(Given data Opens)
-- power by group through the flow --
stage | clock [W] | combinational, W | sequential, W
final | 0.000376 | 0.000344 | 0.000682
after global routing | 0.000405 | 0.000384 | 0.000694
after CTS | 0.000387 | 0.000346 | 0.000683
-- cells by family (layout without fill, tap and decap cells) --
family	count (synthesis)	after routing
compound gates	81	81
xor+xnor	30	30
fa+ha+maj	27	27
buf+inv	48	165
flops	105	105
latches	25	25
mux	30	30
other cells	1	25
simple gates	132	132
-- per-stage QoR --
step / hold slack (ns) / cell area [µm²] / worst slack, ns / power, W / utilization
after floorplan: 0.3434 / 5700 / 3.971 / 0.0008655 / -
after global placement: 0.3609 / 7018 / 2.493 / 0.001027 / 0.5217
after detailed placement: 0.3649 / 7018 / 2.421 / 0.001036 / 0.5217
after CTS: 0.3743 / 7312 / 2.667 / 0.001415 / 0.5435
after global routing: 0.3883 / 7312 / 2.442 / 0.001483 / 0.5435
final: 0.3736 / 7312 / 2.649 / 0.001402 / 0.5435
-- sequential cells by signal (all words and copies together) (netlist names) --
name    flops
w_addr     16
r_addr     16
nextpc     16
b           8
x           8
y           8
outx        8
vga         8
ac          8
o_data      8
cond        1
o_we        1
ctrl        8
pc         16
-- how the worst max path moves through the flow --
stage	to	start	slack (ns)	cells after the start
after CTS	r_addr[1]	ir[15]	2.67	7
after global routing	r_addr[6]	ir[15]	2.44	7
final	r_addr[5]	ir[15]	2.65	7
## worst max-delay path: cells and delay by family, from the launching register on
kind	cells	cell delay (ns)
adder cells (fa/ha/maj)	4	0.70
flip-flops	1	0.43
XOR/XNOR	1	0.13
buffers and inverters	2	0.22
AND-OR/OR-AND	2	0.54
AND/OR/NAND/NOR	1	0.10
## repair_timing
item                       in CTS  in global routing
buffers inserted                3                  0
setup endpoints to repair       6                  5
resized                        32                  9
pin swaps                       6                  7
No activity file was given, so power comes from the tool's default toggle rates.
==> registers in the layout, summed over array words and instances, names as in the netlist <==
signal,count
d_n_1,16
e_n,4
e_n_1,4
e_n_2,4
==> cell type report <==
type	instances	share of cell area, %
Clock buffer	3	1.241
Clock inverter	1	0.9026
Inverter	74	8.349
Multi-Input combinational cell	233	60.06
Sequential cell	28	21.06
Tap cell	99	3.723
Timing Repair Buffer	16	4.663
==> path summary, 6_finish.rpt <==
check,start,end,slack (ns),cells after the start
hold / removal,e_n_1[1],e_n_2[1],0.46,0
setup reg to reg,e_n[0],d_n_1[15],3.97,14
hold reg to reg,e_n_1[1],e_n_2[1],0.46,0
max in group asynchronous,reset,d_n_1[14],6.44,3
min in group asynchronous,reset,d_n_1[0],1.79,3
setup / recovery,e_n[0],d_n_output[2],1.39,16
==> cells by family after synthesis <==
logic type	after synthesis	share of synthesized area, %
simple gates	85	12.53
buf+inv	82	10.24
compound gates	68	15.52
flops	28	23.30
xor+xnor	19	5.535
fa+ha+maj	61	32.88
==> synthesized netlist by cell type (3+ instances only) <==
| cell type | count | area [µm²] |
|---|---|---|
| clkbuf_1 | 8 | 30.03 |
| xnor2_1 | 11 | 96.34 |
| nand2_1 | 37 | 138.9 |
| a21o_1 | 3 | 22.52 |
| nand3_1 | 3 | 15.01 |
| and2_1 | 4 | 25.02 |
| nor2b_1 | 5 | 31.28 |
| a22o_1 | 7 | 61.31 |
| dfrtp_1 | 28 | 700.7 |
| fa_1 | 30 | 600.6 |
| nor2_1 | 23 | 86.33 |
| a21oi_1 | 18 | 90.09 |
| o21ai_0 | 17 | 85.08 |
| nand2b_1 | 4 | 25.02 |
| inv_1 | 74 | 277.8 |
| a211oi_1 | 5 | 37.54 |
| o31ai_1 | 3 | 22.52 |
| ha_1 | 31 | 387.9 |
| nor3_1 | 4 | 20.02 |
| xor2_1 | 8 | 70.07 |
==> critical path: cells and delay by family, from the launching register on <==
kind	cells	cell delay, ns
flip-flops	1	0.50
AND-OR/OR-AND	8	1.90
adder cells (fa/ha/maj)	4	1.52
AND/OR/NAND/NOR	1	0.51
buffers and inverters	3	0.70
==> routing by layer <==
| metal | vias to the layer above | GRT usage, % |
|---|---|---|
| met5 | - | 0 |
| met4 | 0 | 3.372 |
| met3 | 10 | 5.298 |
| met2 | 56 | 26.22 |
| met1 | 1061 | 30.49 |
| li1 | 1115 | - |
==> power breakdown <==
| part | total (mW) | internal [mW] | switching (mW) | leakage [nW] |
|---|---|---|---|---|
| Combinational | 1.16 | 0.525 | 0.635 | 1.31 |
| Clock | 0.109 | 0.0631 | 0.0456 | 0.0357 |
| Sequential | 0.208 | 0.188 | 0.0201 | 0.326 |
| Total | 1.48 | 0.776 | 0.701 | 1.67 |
==> flow/design.v <==
module counter_deadtime(clk,rst,d_n_input,duty_high,duty_low);
input clk,rst;
input[5:0] d_n_input;
output duty_high;
output duty_low;
reg duty_high,duty_low;
reg [5:0] count;
always@(posedge clk or posedge rst) begin
    if(rst) begin
        count<= 0 ;
    end
    else if (count == 6'b11_1111) begin
        count<=0;
    end
    else begin
        count <= count+1;
    end
end
always@(posedge clk or posedge rst) begin
    if(rst) begin
        duty_high <= 0 ;
    end
    else begin
        if (count == 0) begin
            duty_high <= 1 ;
        end
        if (count >= d_n_input) begin
            duty_high <= 0 ;
        end
    end
end
always@(posedge clk or posedge rst) begin
    if(rst) begin
        duty_low <= 0 ;
    end
    else begin
        if (count == 0) begin
            duty_low <= 0 ;
        end
        if (count >= 6'd58) begin
            duty_low <= 0 ;
        end
        else if(count >= (d_n_input+6'd6)) begin
            duty_low <=1;
        end
    end
end
endmodule
==> flow/run.sh <==
#!/bin/bash
# OpenROAD 26Q1-2900-gdf79404cd8, Yosys 0.63+post, stock flow scripts
make -C /OpenROAD-flow-scripts/flow DESIGN_CONFIG=/design/flow/config.mk WORK_HOME=/design/flow/orfs finish
==> flow/config.mk <==
export PLATFORM = sky130hd
export DESIGN_NAME = counter_deadtime
export DESIGN_NICKNAME = counter_deadtime
export VERILOG_FILES = /design/flow/design.v
export SDC_FILE = /design/flow/constraint.sdc
export NUM_CORES = 4
export LEC_CHECK = 1
export CORE_AREA = 10 10 73 73
export DIE_AREA = 0 0 83 83
==> flow/constraint.sdc <==
current_design counter_deadtime

set clk_period 2.2
set clk_io_pct 0.2

create_clock -name clk0 -period $clk_period [get_ports {clk}]

set non_clock_inputs [all_inputs -no_clocks]
set_input_delay [expr $clk_period * $clk_io_pct] -clock clk0 $non_clock_inputs
set_output_delay [expr $clk_period * $clk_io_pct] -clock clk0 [all_outputs]
File: flow/run.sh
#!/bin/bash
# OpenROAD 26Q1-2900-gdf79404cd8, Yosys 0.63+post, stock flow scripts
make -C /OpenROAD-flow-scripts/flow DESIGN_CONFIG=/design/flow/config.mk WORK_HOME=/design/flow/orfs finish
File: flow/config.mk
export PLATFORM = sky130hd
export DESIGN_NAME = n64rgb
export DESIGN_NICKNAME = n64rgb
export VERILOG_FILES = /design/flow/design.v
export SDC_FILE = /design/flow/constraint.sdc
export NUM_CORES = 4
export LEC_CHECK = 1
export CORE_UTILIZATION = 30
File: flow/constraint.sdc
current_design n64rgb

set clk_period 3.5
set clk_io_pct 0.2

create_clock -name clk0 -period $clk_period [get_ports {CLK}]

set non_clock_inputs [all_inputs -no_clocks]
set_input_delay [expr $clk_period * $clk_io_pct] -clock clk0 $non_clock_inputs
set_output_delay [expr $clk_period * $clk_io_pct] -clock clk0 [all_outputs]
File: flow/design.v
`timescale 1ns / 1ps
module n64rgb(
  input [6:0] DI,
  input CLK,
  input nDSYNC,
  output reg [6:0] R_o,
  output reg [6:0] G_o,
  output reg [6:0] B_o,
  output reg nCSYNC,
  output reg nHSYNC,
  output reg nVSYNC,
  output reg nCLAMP
  );
  reg [1:0] cnt;
  reg skip;
  reg [2:0] serrcount;  
  reg [1:0] linecount;  
  reg vmode;
  always @(negedge CLK) begin
    if(~nDSYNC) begin
      cnt<=2'b00;
      {nVSYNC, nCLAMP, nHSYNC, nCSYNC} <= DI[3:0];
      if(~nVSYNC & DI[3]) begin
        vmode <= linecount[1];
        linecount <= 0;
      end
      if(~nHSYNC & DI[1]) linecount <= linecount + 1;
      if(nVSYNC & ~DI[3]) serrcount <= 0;
      if(~nCSYNC & DI[0]) begin  
        skip <= 0;
        if(~nVSYNC) serrcount <= serrcount + 1;
      end else skip <= ~skip;
    end else begin
      cnt <= cnt + 1;
      if(serrcount[2] | (skip ^ ~vmode)) begin
        case(cnt)
          2'b00: R_o <= DI;
          2'b01: G_o <= DI;
          2'b10: B_o <= DI;
        endcase
      end
    end
  end
endmodule
==> PnR_summary.wiki <==
== Flow metrics ==
{| class="wikitable"
! Metric !! Value
|-
| Initial antenna violation count || 0
|-
| Register Area || 0.00100 sq mm
|-
| Reported max-cap violation count || 0
|-
| Post-Route Setup TNS || 0 ns
|-
| Areal power density over the cells || 537 mW/mm^2
|-
| Number of CTS-inserted buffers || 5
|-
| Area share of the largest cell type after synthesis || 0.780
|-
| Seq/Total Area, Yosys || 0.812
|-
| Registers, synthesis || 34
|-
| Post-detailed-placement half-perimeter wirelength || 1.35 mm
|-
| Diodes inserted || 0
|-
| Maximum vdd ir drop || 0.315 mV
|-
| Number of placement rows || 22
|-
| Ratio of routed vias to standard cells || 4.11
|-
| Worst Clk Skew || 0.0122 ns
|-
| Area of all placed cells without fillers || 0.00196 sq mm
|-
| Required time at the endpoint of the critical path || 2.80 ns
|-
| Die height || 66.1 um
|-
| Hold buffer count at cts || 0
|-
| Post-synthesis cell count from yosys || 71
|-
| RSZ-0062 raised after global routing || no
|-
| Cell family with most CP delay || flip-flops
|-
| Kind of critical path || flop to output pin
|-
| CTS Sinks || 34
|-
| Critical path's slowest cell || sky130_fd_sc_hd__edfxtp_1
|-
| Overall routing resource usage || 0.105
|-
| Hold/Removal Path Class || flop to flop
|-
| Wire length of the first global-routing pass || 3.22 mm
|-
| Number of cells produced by synthesis || 71
|-
| MI comb area || 213 sq um
|-
| DP Area || 0.00174 sq mm
|-
| Die Size || 0.00437 sq mm
|-
| Worst setup EP type || output pin
|-
| CTS H-Tree Depth || 2
|-
| Number of remaining DRC errors || 0
|-
| Total gr overflow || 0
|-
| End-of-flow core utilization || 0.515
|-
| Total routed wirelength || 2.02 mm
|-
| Core utilization at floorplan || 0.324
|-
| Yosys top cell by area || sky130_fd_sc_hd__edfxtp_1
|-
| OpenROAD warning count || 61
|-
| Total of endpoints with negative setup slack in the final report || 0
|-
| Tally of filler cells in the layout || 312
|-
| Placed insts || 164
|-
| CP bufs+invs || 1
|-
| Main area contributors || sky130_fd_sc_hd__edfxtp_1 (78%), sky130_fd_sc_hd__ha_1 (4.1%), sky130_fd_sc_hd__dfxtp_1 (3.2%)
|-
| Cells traversed along the worst timing path || dlygate4sd2_1
|-
| Pin count of the biggest net entering global routing || 12
|-
| Total number of yosys warnings || 1
|-
| Via count of the first global-routing pass || 860
|-
| Fraction of final layout cells sized beyond drive strength 1 || 0.151
|-
| Clock input transition at the sequential cells of the worst setup and hold paths || 0.04 ns
|-
| Final slew viol count || 0
|-
| Post-Syn Area || 0.00123 sq mm
|-
| Summed standard-cell area reported by yosys || 0.00123 sq mm
|-
| Floorplan die width || 66.1 um
|-
| Count of input and output buffers || 33
|-
| Clock root cell || sky130_fd_sc_hd__clkbuf_8
|-
| Clk buf depth || 2
|-
| Count of different cell masters after synthesis || 19
|-
| CTS tree || yes
|-
| Tightest Pin Transition || 0.216 ns
|-
| Syn-to-layout area delta || 58.9%
|-
| Detailed router's first-iteration violation count || 49
|-
| Leakage power of the design || 0.916 nW
|-
| Arr. time, crit path || 2.73 ns
|-
| Clk ins delay skew pair || 0.34 ns
|-
| Remaining number of nets flagged by the antenna check after routing || 0
|-
| Largest stage delay on the critical path || 0.38 ns
|-
| Normalized max-slew margin || 0.855
|-
| Last weighted congestion value of the routability-driven placer || 0.712
|-
| Via count || 850
|-
| First-pass iteration count of the detailed router || 6
|-
| Final cell count without fillers || 207
|-
| Run status || complete, no violations
|-
| WL per Instance || 9.75 um
|-
| Number of failing hold endpoints at the final stage || 0
|-
| Startpoint types || flop
|-
| Per-instance average area after synthesis || 17.4 sq um
|-
| Largest fanout on the critical path || 2
|-
| Worst hold slack across all endpoints || 0.424 ns
|-
| Boundary Pins || 34
|-
| Core footprint || 0.00380 sq mm
|}
## flip-flops by register name (all words and copies together), names as in the netlist, 2 cells and up
name	cells
B_o	7
cnt	2
G_o	7
linecount	2
R_o	7
serrcount	3
## cell families after synthesis
kind of cell	share of synthesized area
DFF	0.812
and+or+nand+nor	0.0822
xor gates and xnor gates	0.0142
adders and majority gates	0.0406
muxes	0.00812
AOI/OAI and AO/OA	0.0274
buffers and inverters	0.0152
## report_power, final
part / internal [mW] / leakage [nW] / switching (mW)
Clock: 0.262 / 0.235 / 0.229
Combinational: 0.0461 / 0.363 / 0.0311
Sequential: 0.475 / 0.317 / 0.00840
## routing by layer
metal  global-route usage  part of all wire
met1                0.129              0.44
met4               0.0638             0.019
met5                    0                 0
met3               0.0734              0.11
met2                0.135              0.43
## stage by stage
stage,power [mW],setup WS [ns]
after floorplan,0.572,0.381
after global placement,0.630,-0.121
after detailed placement,0.632,-0.157
after CTS,1.08,0.0505
after global routing,1.13,0.0192
final,1.05,0.0691
## worst paths after layout
check        startpoint      endpoint  slack, ns  cells after the start
max reg2reg      nVSYNC  linecount[1]       2.15                      5
min reg2reg      cnt[0]        cnt[0]       0.42                      1
max              nHSYNC        nHSYNC       0.07                      1
min              cnt[0]        cnt[0]       0.42                      1
## cell usage after synthesis
cell / number
sky130_fd_sc_hd__inv_1: 4
sky130_fd_sc_hd__ha_1: 4
sky130_fd_sc_hd__nor2_1: 7
sky130_fd_sc_hd__nor2b_4: 1
sky130_fd_sc_hd__and3_1: 4
sky130_fd_sc_hd__dfxtp_1: 2
sky130_fd_sc_hd__edfxtp_1: 32
sky130_fd_sc_hd__inv_2: 1
sky130_fd_sc_hd__xor2_1: 1
sky130_fd_sc_hd__a21oi_1: 1
sky130_fd_sc_hd__o21ai_1: 2
sky130_fd_sc_hd__a22o_1: 1
sky130_fd_sc_hd__xnor2_1: 1
sky130_fd_sc_hd__nand3_1: 2
sky130_fd_sc_hd__o21ai_0: 2
sky130_fd_sc_hd__mux2i_1: 1
sky130_fd_sc_hd__nand2_1: 2
sky130_fd_sc_hd__nand2b_1: 2
sky130_fd_sc_hd__and2_1: 1
## worst reg2reg max path, cell delays in order, from the launching register on
cell and delay [ns]:
sky130_fd_sc_hd__edfxtp_1 0.37, sky130_fd_sc_hd__buf_4 0.14, sky130_fd_sc_hd__buf_4 0.15, sky130_fd_sc_hd__inv_2 0.06, sky130_fd_sc_hd__nand2_1 0.06, sky130_fd_sc_hd__a21oi_1 0.24
## cells in the final DEF, fill, tap and decap left out, types with 4 or more instances in the layout
cell	n
sky130_fd_sc_hd__inv_1	37
sky130_fd_sc_hd__ha_1	4
sky130_fd_sc_hd__and3_1	4
sky130_fd_sc_hd__edfxtp_1	32
sky130_fd_sc_hd__clkdlybuf4s50_1	8
sky130_fd_sc_hd__dlygate4sd2_1	25
sky130_fd_sc_hd__buf_4	12
sky130_fd_sc_hd__nor2_1	7
sky130_fd_sc_hd__clkbuf_8	5
## area by class of cell
type                            instances  area share
Sequential cell                        34       0.511
Timing Repair Buffer                   47       0.219
Multi-Input combinational cell         32       0.109
Clock inverter                         37      0.0875
Clock buffer                            5      0.0351
Tap cell                               48      0.0307
Inverter                                4     0.00767
## what timing repair did
item | 4_1_cts | 5_1_grt
setup buffers | 2 | 0
setup endpoints to repair | 25 | 0
gates resized | 25 | 0
Power and IR drop assume default switching activity.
(Given data Closes)
> _What is expected_
Within the material, count each line that includes the word "through", and give the total by itself.

> _Your solution_
2